Gaddis v. Just Brands USA Inc., et al., filed in the U.S. District Court for the Southern District of Florida, alleged that defendant’s products “repeatedly overstate” the amount of CBD they contain, with some containing “only a fraction of the CBD advertised,” and some containing “no CBD whatsoever.” The Gaddis complaint alleges claims for breach of express warranty, breach of the implied warranty of merchantability, unjust enrichment, fraud, violations of N.Y. Gen. Bus. Law § 349 and 350 (McKinney), and a violation of the Florida Deceptive and Unfair Trade Practices Act. The plaintiffs in this case dismissed their claims without prejudice for unknown reasons.
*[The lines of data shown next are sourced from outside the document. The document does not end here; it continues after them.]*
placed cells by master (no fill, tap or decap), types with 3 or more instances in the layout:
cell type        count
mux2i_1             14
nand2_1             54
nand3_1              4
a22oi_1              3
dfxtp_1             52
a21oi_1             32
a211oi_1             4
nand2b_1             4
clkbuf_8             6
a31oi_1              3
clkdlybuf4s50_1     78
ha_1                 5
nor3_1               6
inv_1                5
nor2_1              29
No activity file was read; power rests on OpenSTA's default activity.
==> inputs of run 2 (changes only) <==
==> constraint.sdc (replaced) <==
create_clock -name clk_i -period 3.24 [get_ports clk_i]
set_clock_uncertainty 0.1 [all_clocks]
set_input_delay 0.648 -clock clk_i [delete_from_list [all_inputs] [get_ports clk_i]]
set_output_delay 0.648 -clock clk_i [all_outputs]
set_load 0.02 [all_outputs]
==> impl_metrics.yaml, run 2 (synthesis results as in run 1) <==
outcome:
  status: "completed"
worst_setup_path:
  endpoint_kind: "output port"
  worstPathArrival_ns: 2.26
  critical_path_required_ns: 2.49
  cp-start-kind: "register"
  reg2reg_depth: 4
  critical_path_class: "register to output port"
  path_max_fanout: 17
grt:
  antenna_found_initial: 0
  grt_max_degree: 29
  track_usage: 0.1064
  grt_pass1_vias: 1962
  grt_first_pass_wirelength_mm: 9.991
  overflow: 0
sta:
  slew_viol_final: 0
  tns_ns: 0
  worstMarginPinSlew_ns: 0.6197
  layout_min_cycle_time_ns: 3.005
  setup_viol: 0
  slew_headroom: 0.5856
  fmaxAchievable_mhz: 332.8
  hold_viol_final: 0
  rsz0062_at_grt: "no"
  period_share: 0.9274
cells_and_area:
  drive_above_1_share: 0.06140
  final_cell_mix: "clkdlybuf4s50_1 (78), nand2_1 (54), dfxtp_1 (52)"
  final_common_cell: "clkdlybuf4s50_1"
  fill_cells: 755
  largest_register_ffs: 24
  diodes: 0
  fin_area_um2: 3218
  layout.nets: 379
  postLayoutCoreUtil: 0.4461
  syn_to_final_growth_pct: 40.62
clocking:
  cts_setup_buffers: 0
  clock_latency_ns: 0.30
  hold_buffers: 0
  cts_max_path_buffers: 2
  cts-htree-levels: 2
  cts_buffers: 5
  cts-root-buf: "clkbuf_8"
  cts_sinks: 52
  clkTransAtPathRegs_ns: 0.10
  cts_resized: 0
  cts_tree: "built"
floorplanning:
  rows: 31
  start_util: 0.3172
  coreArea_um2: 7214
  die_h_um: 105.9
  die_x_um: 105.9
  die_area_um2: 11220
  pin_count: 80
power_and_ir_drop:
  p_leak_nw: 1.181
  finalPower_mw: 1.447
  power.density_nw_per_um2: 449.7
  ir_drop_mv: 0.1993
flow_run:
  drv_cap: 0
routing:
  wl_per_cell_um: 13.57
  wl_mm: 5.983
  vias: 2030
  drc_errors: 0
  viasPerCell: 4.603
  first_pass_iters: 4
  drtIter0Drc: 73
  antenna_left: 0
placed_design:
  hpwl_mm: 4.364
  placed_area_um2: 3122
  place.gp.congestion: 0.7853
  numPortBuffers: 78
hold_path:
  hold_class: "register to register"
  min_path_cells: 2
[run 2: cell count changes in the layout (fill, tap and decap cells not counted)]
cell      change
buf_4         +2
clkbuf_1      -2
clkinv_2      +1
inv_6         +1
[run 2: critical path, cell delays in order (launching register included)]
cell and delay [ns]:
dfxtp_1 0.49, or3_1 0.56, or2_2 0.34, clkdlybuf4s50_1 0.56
==> src/rtl/reset_sequencer.sv <==
// Board reset controller: asynchronous assert, synchronised release, then a stretch period
// followed by staggered in-order release of NUM_CH reset domains.
module reset_sequencer #(
    parameter int unsigned SYNC_STAGES = 2,
    parameter int unsigned STRETCH     = 16,
    parameter int unsigned STAGGER     = 8,
    parameter int unsigned NUM_CH      = 4
) (
    input  logic              clk,
    input  logic              rst,
    input  logic              sw_rst_req,
    output logic [NUM_CH-1:0] rst_out,
    output logic              busy,
    output logic              all_released
);

    localparam int unsigned CntMax = (STRETCH > STAGGER) ? STRETCH : STAGGER;
    localparam int unsigned CntW   = $clog2(CntMax + 1);
    localparam int unsigned IdxW   = $clog2(NUM_CH + 1);

    typedef enum logic [1:0] {
        StWaitSync,
        StStretch,
        StStagger,
        StDone
    } state_e;

    state_e            state_q, state_d;
    logic [SYNC_STAGES-1:0] sync_q;
    logic [CntW-1:0]   cnt_q, cnt_d;
    logic [IdxW-1:0]   idx_q, idx_d;
    logic [NUM_CH-1:0] rst_out_q, rst_out_d;
    logic              all_rel_q, all_rel_d;
    logic              released, counted, stretch_tick;

    always_ff @(posedge clk or negedge rst) begin
        if (!rst) begin
            sync_q <= '0;
        end else begin
            sync_q <= {sync_q[SYNC_STAGES-2:0], 1'b1};
        end
    end

    assign released = sync_q[SYNC_STAGES-1];
    assign counted  = released && !sw_rst_req;
    // The edge that leaves WAIT_SYNC is already the first counted stretch edge.
    assign stretch_tick = (state_q == StWaitSync && released) ||
                          (state_q == StStretch && counted);

    always_comb begin
        state_d   = state_q;
        cnt_d     = cnt_q;
        idx_d     = idx_q;
        rst_out_d = rst_out_q;
        all_rel_d = all_rel_q;
        if (state_q != StWaitSync && sw_rst_req) begin
            state_d   = StStretch;
            cnt_d     = '0;
            idx_d     = '0;
            rst_out_d = '1;
            all_rel_d = 1'b0;
        end else if (stretch_tick) begin
            if (32'(cnt_q) + 32'd1 >= STRETCH) begin
                rst_out_d[0] = 1'b0;
                cnt_d        = '0;
                idx_d        = IdxW'(1);
                state_d      = (NUM_CH == 1) ? StDone : StStagger;
                all_rel_d    = (NUM_CH == 1);
            end else begin
                cnt_d   = cnt_q + CntW'(1);
                state_d = StStretch;
            end
        end else if (state_q == StStagger && counted) begin
            if (32'(cnt_q) + 32'd1 >= STAGGER) begin
                for (int unsigned i = 0; i < NUM_CH; i++) begin
                    if (32'(idx_q) == i) rst_out_d[i] = 1'b0;
                end
                cnt_d = '0;
                idx_d = idx_q + IdxW'(1);
                if (32'(idx_q) == NUM_CH - 1) begin
                    state_d   = StDone;
                    all_rel_d = 1'b1;
                end
            end else begin
                cnt_d = cnt_q + CntW'(1);
            end
        end
    end

    always_ff @(posedge clk or negedge rst) begin
        if (!rst) begin
            state_q   <= StWaitSync;
            cnt_q     <= '0;
            idx_q     <= '0;
            rst_out_q <= '1;
            all_rel_q <= 1'b0;
        end else begin
            state_q   <= state_d;
            cnt_q     <= cnt_d;
            idx_q     <= idx_d;
            rst_out_q <= rst_out_d;
            all_rel_q <= all_rel_d;
        end
    end

    assign rst_out      = rst_out_q;
    assign busy         = |rst_out_q;
    assign all_released = all_rel_q;

endmodule

==> config.mk <==
export PLATFORM = sky130hd
export DESIGN_NAME = reset_sequencer
export DESIGN_NICKNAME = d
export VERILOG_FILES = /design/src/rtl/reset_sequencer.sv
export SDC_FILE = /design/constraint.sdc
export NUM_CORES = 1
export LEC_CHECK = 0
export BUFFER_PORTS_ARGS = -buffer_cell sky130_fd_sc_hd__buf_4
export CORE_MARGIN = 2
export CORE_UTILIZATION = 50
export CTS_CLUSTER_SIZE = 30
export DETAILED_ROUTE_END_ITERATION = 8
export GPL_TIMING_DRIVEN = 0
export PLACE_DENSITY = 0.69
export SYNTH_ARGS = -nofsm -noshare
export SYNTH_HDL_FRONTEND = slang
export SYNTH_SLANG_ARGS = --single-unit
==> constraint.sdc <==
create_clock -name clk -period 5.1 [get_ports clk]
set_clock_uncertainty 0.15 [all_clocks]
set_input_delay 0.51 -clock clk [delete_from_list [all_inputs] [get_ports clk]]
set_output_delay 0.51 -clock clk [all_outputs]
set_load 0.005 [all_outputs]
# Word-level counts from Yosys, hierarchy flattened
# Index checks and enable logic that the tools add are counted.
[totals]
rom_bits = 0
n_memories = 0
reg_bits = 17
input_bits = 3
elab_cells = 79
latchBits = 0
ramBits = 0
output_inout_bits = 6
[op_classes]
n_mux = 31
shift = 0
eq_ne = 7
n_bitwise = 0
n_lt_le_gt_ge = 2
reduce_logical = 27
multipliers = 0
n_div = 0
addsub = 3
[ops]
columns = ["op", "n"]
rows = [
  ["32-bit by 5-bit greater-or-equal comparator with 1-bit output, second input constant", 1],
  ["5-bit 2-to-1 mux", 5],
  ["4-bit AND reduction", 5],
  ["3-bit 2-to-1 mux", 6],
  ["2-bit 2-to-1 mux", 6],
  ["4-bit 2-to-1 mux", 3],
  ["2-bit nonzero test", 6],
  ["3-bit nonzero test", 4],
  ["1-bit 2-to-1 mux", 11],
  ["5-bit by 1-bit adder with 6-bit output, second input constant", 1],
  ["3-bit by 2-bit equality test with 1-bit output, second input constant", 2],
  ["6-bit by 4-bit greater-or-equal comparator with 1-bit output, second input constant", 1],
  ["3-bit AND reduction", 2],
  ["5-bit by 1-bit adder with 5-bit output, second input constant", 1],
  ["1-bit logical AND", 5],
  ["4-bit OR reduction", 1],
  ["3-bit by 1-bit adder with 3-bit output, second input constant", 1],
  ["3-bit by 1-bit equality test with 1-bit output, second input constant", 1],
  ["3-bit logical NOT", 1],
  ["3-bit by 1-bit != test with 1-bit output, second input constant", 1],
  ["2-bit by 1-bit equality test with 1-bit output, second input constant", 1],
  ["2-bit equality test, second input constant", 1],
  ["2-bit logical NOT", 1],
  ["2-bit by 1-bit != test with 1-bit output, second input constant", 1],
  ["other kinds (2)", 2],
]

# Longest topological paths before layout
# Gate-level depths: netlist of run 1.
[depth]
word_depth = 6
ltp_mapped = 6
mapped_depth_nobuf = 6

# Worst setup path before layout of run 1
# OpenSTA, ideal clock, no wires.
[synth_timing]
path_kind = "reg-to-reg"
start = "reg cnt_q[0]"
end = "reg idx_q[0]"
required_time_ns = 4.829
setup_slack_ns = 3.115
path_buffers = 0
synth_period_minus_slack_ns = 1.985
path_stages_with_launch = 7
t_arrival_ns = 1.714
cell_sequence = "dfrtp_1 > ha_1 > nand2b_1 > mux2_4 > or3_1 > nor3b_1 > o22a_1"
[synth_between]
elab_chain_len = 4
word_cells_on_any_way = 6
cone_classes = "add/sub: 1; order compare: 2; eq/ne: 1; reduce/logical: 2"
[synth_rtl]
columns = ["item", "line", "rtl"]
rows = [
  ["start: declaration", "30", "logic [CntW-1:0] cnt_q, cnt_d;"],
  ["start signal: assignment", "99", "cnt_q <= cnt_d;"],
  ["5-bit by 1-bit adder with 6-bit output (*)", "63, 74", ""],
  ["32-bit by 5-bit greater-or-equal comparator with 1-bit output or 6-bit by 4-bit greater-or-equal comparator with 1-bit output (tied branches)", "63, 74", ""],
  ["3-bit by 1-bit != test with 1-bit output (no line) or 3-bit nonzero test (tied branches)", "--", ""],
  ["3-bit AND reduction (no line) (*)", "--", ""],
  ["end signal: assignment", "100", "idx_q <= idx_d;"],
  ["end: declaration", "31", "logic [IdxW-1:0] idx_q, idx_d;"],
]
# Every way passes the cells marked *; elsewhere a longest branch is shown, timed or not.
# A chain may end at the register's enable or synchronous reset.

# Final worst setup path of run 1
# Same ends and word-level chain as after synthesis.

==> flow_summary.ini, run 1 <==
[run_status]
status = finished, final reports clean

[placed_design]
hpwl_mm = 1.33
placed_cells = 128
routabilityCongestion = 0.723
placed_area_um2 = 1020
io_buffer_count = 7

[power]
power.leakage_nw = 0.458
power_density_nw_per_um2 = 229
power_uw = 241
irDropWorstVdd_mv = 0.142

[clocking]
clkTransAtPathRegs_ns = 0.09
htree_levels = 1
numClockSinks = 17
hold_buffers = 1
clk_latency_ns = 0.29
cts_setup_buffers = 0
cts_tree = yes
cts.path.max_buffers = 2
cts_buffers = 3
cts.repair.resized = 0
clock-root-buffer = clkbuf_4

[worst_setup_path]
arrival_ns = 2.18
required_ns = 5.14
path_max_fanout = 5
timing.rr.end = idx_q[0]
path_cells = ha_1 -> nand2b_1 -> mux2_4 -> or3_1 -> nor3b_1 -> o22a_1
cp_slowest_cell = dfrtp_1
worstSetupStartpoint = cnt_q[0]
reg2reg_slack_ns = 2.95
crit_cells = 6
crit_end = idx_q[0]
worstReg2RegStart = cnt_q[0]
cpPeakStageDelay_ns = 0.45
startpoint_type = register
crit_family = simple AND/OR/NAND/NOR gates
r2r.worst_path.cells = 6
crit_type = register to register
worst_setup_path_end_kind = register
crit_buf_inv = 0

[hold_path]
hold_class = register to register

[final_layout]
regArea_um2 = 430
antennaDiodeCount = 0
multi_input_area_um2 = 467
fin_nets = 118
final_area_um2 = 1050
fillers = 167
syn_to_final_growth_pct = 12.9
drive_gt1_share_pct = 15.7
final_cells = 133
fin_util_pct = 60.3

[grt]
grt_start_max_net_pins = 18
grt-ovfl-total = 0
antenna_found_initial = 0
grt_usage_pct = 19.4
grt_pass1_wl_mm = 3.01
grt_pass1_vias = 686

[sta]
max_freq_ghz = 0.466
final-max-slew-violation-count = 0
max_slew_margin_pct = 59.1
finalSetupViolCount = 0
finalHoldViolCount = 0
tightest_slew_ns = 0.614
tns_ns = 0
fin_crit_sh_pct = 42.1
rsz0062_at_grt = false
min_period_ns = 2.15

[synthesis]
synth_cells = 96
ys_ff_latch = 17
synthTopCellsByArea = dfrtp_1 (35%), dfstp_2 (11%), ha_1 (8.1%)
yosysSeqAreaShare_pct = 46.2
syn_avg_cell_area_um2 = 9.71
yosys_warnings = 0
yosysTopAreaCellShare_pct = 34.9
synth_top_cell_by_area = dfrtp_1
syn-num-nets = 105
syn-cell-area_um2 = 932
ys_types = 35

[drt]
vias_per_cell = 5.43
drc = 0
vias = 722
wl_per_cell_um = 13.6
drtPass1Iterations = 4
antenna_left = 0
drt_iter0_drc = 10
wirelength_mm = 1.81

[floorplan]
dieArea_um2 = 2230
die_h_um = 47.2
start_util_pct = 53.4
ios = 9
row_count = 15
fp.coreArea_um2 = 1750
die_w_um = 47.2

[run]
cap_violations = 0
[cell usage after synthesis]
master / instances
o311ai_0: 1
a32o_1: 2
a41oi_1: 1
nand3_1: 1
or4_1: 1
nand2b_1: 2
o21ai_0: 5
a22o_1: 2
dfrtp_1: 13
a21oi_1: 4
a21boi_0: 1
nor2_1: 3
o21a_1: 1
buf_2: 1
clkbuf_1: 2
o32ai_1: 3
o211ai_1: 1
o22a_1: 1
a31oi_1: 3
nand3_2: 1
xor2_1: 2
nor3b_1: 2
o22ai_1: 2
dfstp_2: 4
mux2_4: 1
nor3_1: 2
inv_1: 6
nand2_1: 15
nor2b_1: 2
and2_1: 1
conb_1: 1
or3_1: 1
ha_1: 6
and3b_1: 1
o21ai_1: 1
[per-stage QoR]
stage          hold WS, ns  setup slack [ns]
5_1_grt              0.231              2.88
3_3_place_gp         0.186              3.03
3_5_place_dp         0.191              3.00
6_report             0.210              2.95
2_1_floorplan       0.0644              3.12
4_1_cts              0.213              2.98
[kinds of logic after synthesis]
group,after synthesis,synth area share (%)
buffers and inverters,9,3.76
muxes,1,1.61
AOI/OAI and AO/OA,28,20.8
other,1,0.402
and+or+nand+nor,32,17.3
DFF,17,46.2
adders and majority gates,6,8.05
xor gates and xnor gates,2,1.88
[state kept, by name, indices dropped and copies added (netlist names)]
name and count:
all_released 1, cnt_q 5, rst_out 4, state_q 2, sync_q 2, idx_q 3
[where the power goes]
group | switching (mW) | internal [mW]
clock network | 0.0418 | 0.0305
logic | 0.0131 | 0.00994
registers | 0.00595 | 0.140
[worst reg2reg max path, delay by kind of cell, from the launching register on]
family | cells | cell delay [ns]
adder cells (fa/ha/maj) | 1 | 0.29
AO/OA/AOI/OAI | 1 | 0.21
flip-flops | 1 | 0.45
AND/OR/NAND/NOR | 3 | 0.66
multiplexers | 1 | 0.30
[worst min-delay path by stage]
stage / cells past startpoint / end / slack (ns) / startpoint
final: 0 / sync_q[1] / 0.21 / sync_q[0]
after global routing: 0 / sync_q[1] / 0.23 / sync_q[0]
after CTS: 0 / sync_q[1] / 0.21 / sync_q[0]
after detailed placement: 0 / sync_q[1] / 0.19 / sync_q[0]
after global placement: 0 / sync_q[1] / 0.19 / sync_q[0]
after floorplan: 0 / all_released / 0.06 / rst
[area by class of cell]
| class | count | share of cell area (%) |
|---|---|---|
| Inverter | 6 | 2.14 |
| Multi-Input combinational cell | 70 | 44.4 |
| Tap cell | 25 | 2.97 |
| Buffer | 3 | 1.19 |
| Clock buffer | 4 | 2.50 |
| Timing Repair Buffer | 8 | 5.95 |
| Sequential cell | 17 | 40.9 |
[cell usage in the layout, fill, tap and decap left out, types with 2 or more instances in the layout]
cell type,instances
a21oi_1,4
a22o_1,2
a31oi_1,3
a32o_1,2
buf_4,7
clkbuf_1,3
clkbuf_4,3
dfrtp_1,13
dfstp_2,4
ha_1,6
inv_1,6
nand2_1,15
nand2b_1,2
nor2_1,3
nor2b_1,2
nor3_1,2
nor3b_1,2
o21ai_0,5
o22ai_1,2
o32ai_1,3
xor2_1,2
[routing by layer]
layer | vias up | part of all wire (%) | routed length (µm) | GRT usage, %
li1 | 367 | - | - | -
met1 | 331 | 49 | 886 | 25.7
met2 | 20 | 45 | 807 | 31.0
met3 | 4 | 4.8 | 86 | 3.46
met4 | 0 | 1.6 | 29 | 8.33
met5 | - | 0 | 0 | 0
No activity file was read; power rests on OpenSTA's default activity.
==> run 2: changes to the inputs <==
--- a/config.mk
+++ b/config.mk
@@ -5,13 +5,14 @@
 export SDC_FILE = /design/constraint.sdc
 export NUM_CORES = 1
 export LEC_CHECK = 0
+export ABC_AREA = 1
 export BUFFER_PORTS_ARGS = -buffer_cell sky130_fd_sc_hd__buf_4
 export CORE_MARGIN = 2
 export CORE_UTILIZATION = 50
 export CTS_CLUSTER_SIZE = 30
 export DETAILED_ROUTE_END_ITERATION = 8
 export GPL_TIMING_DRIVEN = 0
-export PLACE_DENSITY = 0.69
+export PLACE_DENSITY = 0.72
 export SYNTH_ARGS = -nofsm -noshare
 export SYNTH_HDL_FRONTEND = slang
 export SYNTH_SLANG_ARGS = --single-unit
==> constraint.sdc (replaced) <==
create_clock -name clk -period 1.97 [get_ports clk]
set_clock_uncertainty 0.15 [all_clocks]
set_input_delay 0.197 -clock clk [delete_from_list [all_inputs] [get_ports clk]]
set_output_delay 0.197 -clock clk [all_outputs]
set_load 0.005 [all_outputs]
==> run 2 against run 1 <==
Effect of this change: synthesized cell count up 26%; count of clock-buffer cells in the layout unchanged; sequential share of layout area down 2.3 points; fmax up 22%; sequential power rose to 3.9 times the previous value; final cell count up 21%; register-to-register slack worse by 2.7 ns; worst setup slack worse by 2.7 ns; sequential cell count unchanged; largest power group is now combinational logic; via count up 9.7%; critical path type unchanged; routed wire length down 0.39%; combinational power rose to 27 times the previous value.
==> flow_summary.ini, run 2 <==
[worst_setup_path]
worstReg2RegStart = cnt_q[0]
cpPeakStageDelay_ns = 0.44
path_max_fanout = 6
crit_family = simple AND/OR/NAND/NOR gates
crit_type = register to register
crit_buf_inv = 1
path_cells = ha_1 -> nand3_1 -> nand2_1 -> nand2_1 -> nand3_1 -> nand2_2 -> inv_2 -> nand3_1 -> nand2_1
worst_setup_path_end_kind = register
startpoint_type = register
cp_slowest_cell = dfrtp_1
arrival_ns = 1.81
required_ns = 2.02
reg2reg_slack_ns = 0.21
r2r.worst_path.cells = 9
worstSetupStartpoint = cnt_q[0]
timing.rr.end = all_released

[drt]
vias = 792
antenna_left = 0
wirelength_mm = 1.80
drc = 0
drtPass1Iterations = 4
wl_per_cell_um = 11.2
drt_iter0_drc = 22
vias_per_cell = 4.92

[floorplan]
row_count = 16
ios = 9
start_util_pct = 51.8
dieArea_um2 = 2340
die_w_um = 48.4
die_h_um = 48.4
fp.coreArea_um2 = 1900

[final_layout]
regMostFlops = cnt_q
antennaDiodeCount = 0
layout_common_cells = nand2_1 (39), inv_1 (14), nand3_1 (13), dfrtp_1 (13), buf_4 (8)
final_common_cell = nand2_1
fin_nets = 144
largest_reg_flops = 5
drive_gt1_share_pct = 20.1
syn_to_final_growth_pct = 13.2

[grt]
grt_usage_pct = 18.6
grt_pass1_vias = 749
grt_pass1_wl_mm = 3.35
grt_use_met3_pct = 2.78
groute.layer.met2.usage_pct = 28.7
grt_start_max_net_pins = 18
grt-ovfl-total = 0
grt_busiest_layer = met2
antenna_found_initial = 0
grt.met1_usage_pct = 25.4

[clocking]
cts_buffers = 3
cts.path.max_buffers = 2
htree_levels = 1
clkTransAtPathRegs_ns = 0.10
cts_tree = yes
clk_latency_ns = 0.30
cts.repair.resized = 0
numClockSinks = 17
clock-root-buffer = clkbuf_4

[synthesis]
synthTopCellsByArea = dfrtp_1 (33%), nand2_1 (15%), dfstp_2 (11%)
synthArstFlopShare_pct = 100
yosysSeqAreaShare_pct = 43.7
yosysTopAreaCellShare_pct = 33.0
yosys_warnings = 0
ys_ff_latch = 17
synth_cells = 121
syn_avg_cell_area_um2 = 8.15
synth_most_common_cell = nand2_1
syn-cell-area_um2 = 986
syn-num-nets = 130
synth-main-ff-cell = dfrtp_1
synth_edf_count = 0
synth_commonest_cells = nand2_1 (39), inv_1 (14), dfrtp_1 (13), nand3_1 (13)
synth_top_cell_by_area = dfrtp_1
ys_types = 22

[hold_path]
whs_path_depth = 3
hold_class = input port to register
min_to = rst_out[1]
holdCritStartpoint = sw_rst_req

[sta]
max_freq_ghz = 0.568
rsz0062_at_grt = false
tns_ns = 0
finalHoldViolCount = 0
fin_crit_sh_pct = 89.4
min_period_ns = 1.76
finalSetupViolCount = 0
final-max-slew-violation-count = 0
finalWorstSetupSlack_ns = 0.209

[power]
power.leakage_nw = 0.591
power_density_nw_per_um2 = 1230
irDropWorstVdd_mv = 0.568

[placed_design]
routabilityCongestion = 0.773
post-place-ws_ns = 0.202
io_buffer_count = 8
hpwl_mm = 1.38

[run]
cap_violations = 0

[run_status]
status = finished, final reports clean
[run 2: changes by cell type after synthesis, sizes merged, moves of 3 or more]
cell,before,now
a31oi,3,0
inv,6,16
nand2,15,44
nand3,2,14
nand4,0,5
nor2,3,6
o32ai,3,0
[run 2: worst max path at each step]
stage | endpoint | cells after the start
floorplan | all_released | 9
global placement | all_released | 9
detailed placement | all_released | 9
CTS | all_released | 9
global route | idx_q[0] | 10
finish | all_released | 9
[run 2: power by group]
group / leakage, nW / switching (mW) / total, mW / internal [mW]
sequential: 0.208 / 0.112 / 0.570 / 0.458
clock: 0.0150 / 0.111 / 0.190 / 0.0790
combinational: 0.367 / 0.367 / 0.615 / 0.248
total: 0.591 / 0.590 / 1.37 / 0.784
[run 2: layout make-up]
cell class	instances	area, µm²
buffer	1	11.3
clock buffer	4	26.3
fill	181	786
inverter	16	60.1
multi-input combinational	87	484
sequential	17	430
tap	27	33.8
timing repair buffer	9	70.1
[run 2: routing by layer]
metal	share of wire (%)	wire length, µm
met1	50	909
met2	44	785
met3	3.4	61
met4	2.6	46
met5	0	0
[run 2: worst register-to-register path: stages, from the launching register on]
cell and delay [ns]:
dfrtp_1 0.44, ha_1 0.26, nand3_1 0.09, nand2_1 0.05
nand2_1 0.12, nand3_1 0.24, nand2_2 0.15, inv_2 0.05
nand3_1 0.07, nand2_1 0.06
[run 2: timing repair]
action | CTS | global route
setup endpoints to repair | 0 | 0
buffers inserted | 0 | 0
endpoints found under the hold margin | 17 | 0
hold buffers | 1 | 0
[run 2: cell families after synthesis]
kind of cell	share of synthesized area [%]
buffers and inverters	7.23
xor gates and xnor gates	0.888
other	0.380
AOI/OAI and AO/OA	6.47
adders and majority gates	7.61
and+or+nand+nor	33.8
DFF	43.7
[run 2: stage by stage]
step                power, mW  instances  hold slack [ns]  util (%)  cell area (µm²)
floorplan                1.03        121           -0.249         -              986
global placement         1.16        156          -0.0776      56.8             1080
detailed placement       1.19        156          -0.0777      56.8             1080
CTS                      1.39        161           0.0548      58.7             1120
global route             1.52        161           0.0694      58.7             1120
finish                   1.37        161           0.0546      58.7             1120
==> run 3: changes to the inputs <==
--- a/config.mk
+++ b/config.mk
@@ -6,13 +6,13 @@
 export NUM_CORES = 1
 export LEC_CHECK = 0
 export ABC_AREA = 1
-export BUFFER_PORTS_ARGS = -buffer_cell sky130_fd_sc_hd__buf_4
 export CORE_MARGIN = 2
 export CORE_UTILIZATION = 50
 export CTS_CLUSTER_SIZE = 30
 export DETAILED_ROUTE_END_ITERATION = 8
+export DONT_BUFFER_PORTS = 1
 export GPL_TIMING_DRIVEN = 0
-export PLACE_DENSITY = 0.72
+export PLACE_DENSITY = 0.68
 export SYNTH_ARGS = -nofsm -noshare
 export SYNTH_HDL_FRONTEND = slang
 export SYNTH_SLANG_ARGS = --single-unit
==> run 3 against run 2 <==
Effect of this change: clock power shrank 3%; fmax shrank 2.3%; sequential cell count is the same; critical path type unchanged.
Federal legalization of hemp brought another fringe benefit: the ability to seek redress in court. While hemp was still marijuana at the federal level, filing suit was not considered an option and contracts were in danger of being voided for being contrary to federal law or public policy, despite a state legal regime for the plant. Even in Colorado, the courts frowned upon hemp lawsuits and no one could expect to get a temporary injunction or pursue any remedy in court due to the federal illegality. Also due to hemp’s only recent legal status, obtaining a bank account is difficult, obtaining lending is difficult, obtaining insurance is difficult, and generally transacting business with a variety of experience levels and intentions can be difficult. Some areas of the country produce coveted hemp and residency requirements produce quick partnerships that are often fraught with peril, and usually not documented very well. This industry is still tenuous and new. On top of these other challenges hemp industry participants face, plaintiffs’ lawyers are having products tested for inaccurate results and are casting their first lines. The courts are now open for business and lawsuits involving hemp now touch nearly every area of law and cause of action. This is an exciting time to be a part of the development of new laws, and as reflected here, Judges are confronted with quickly learning the nuances of this nascent emerging industry facing its first wave of litigation.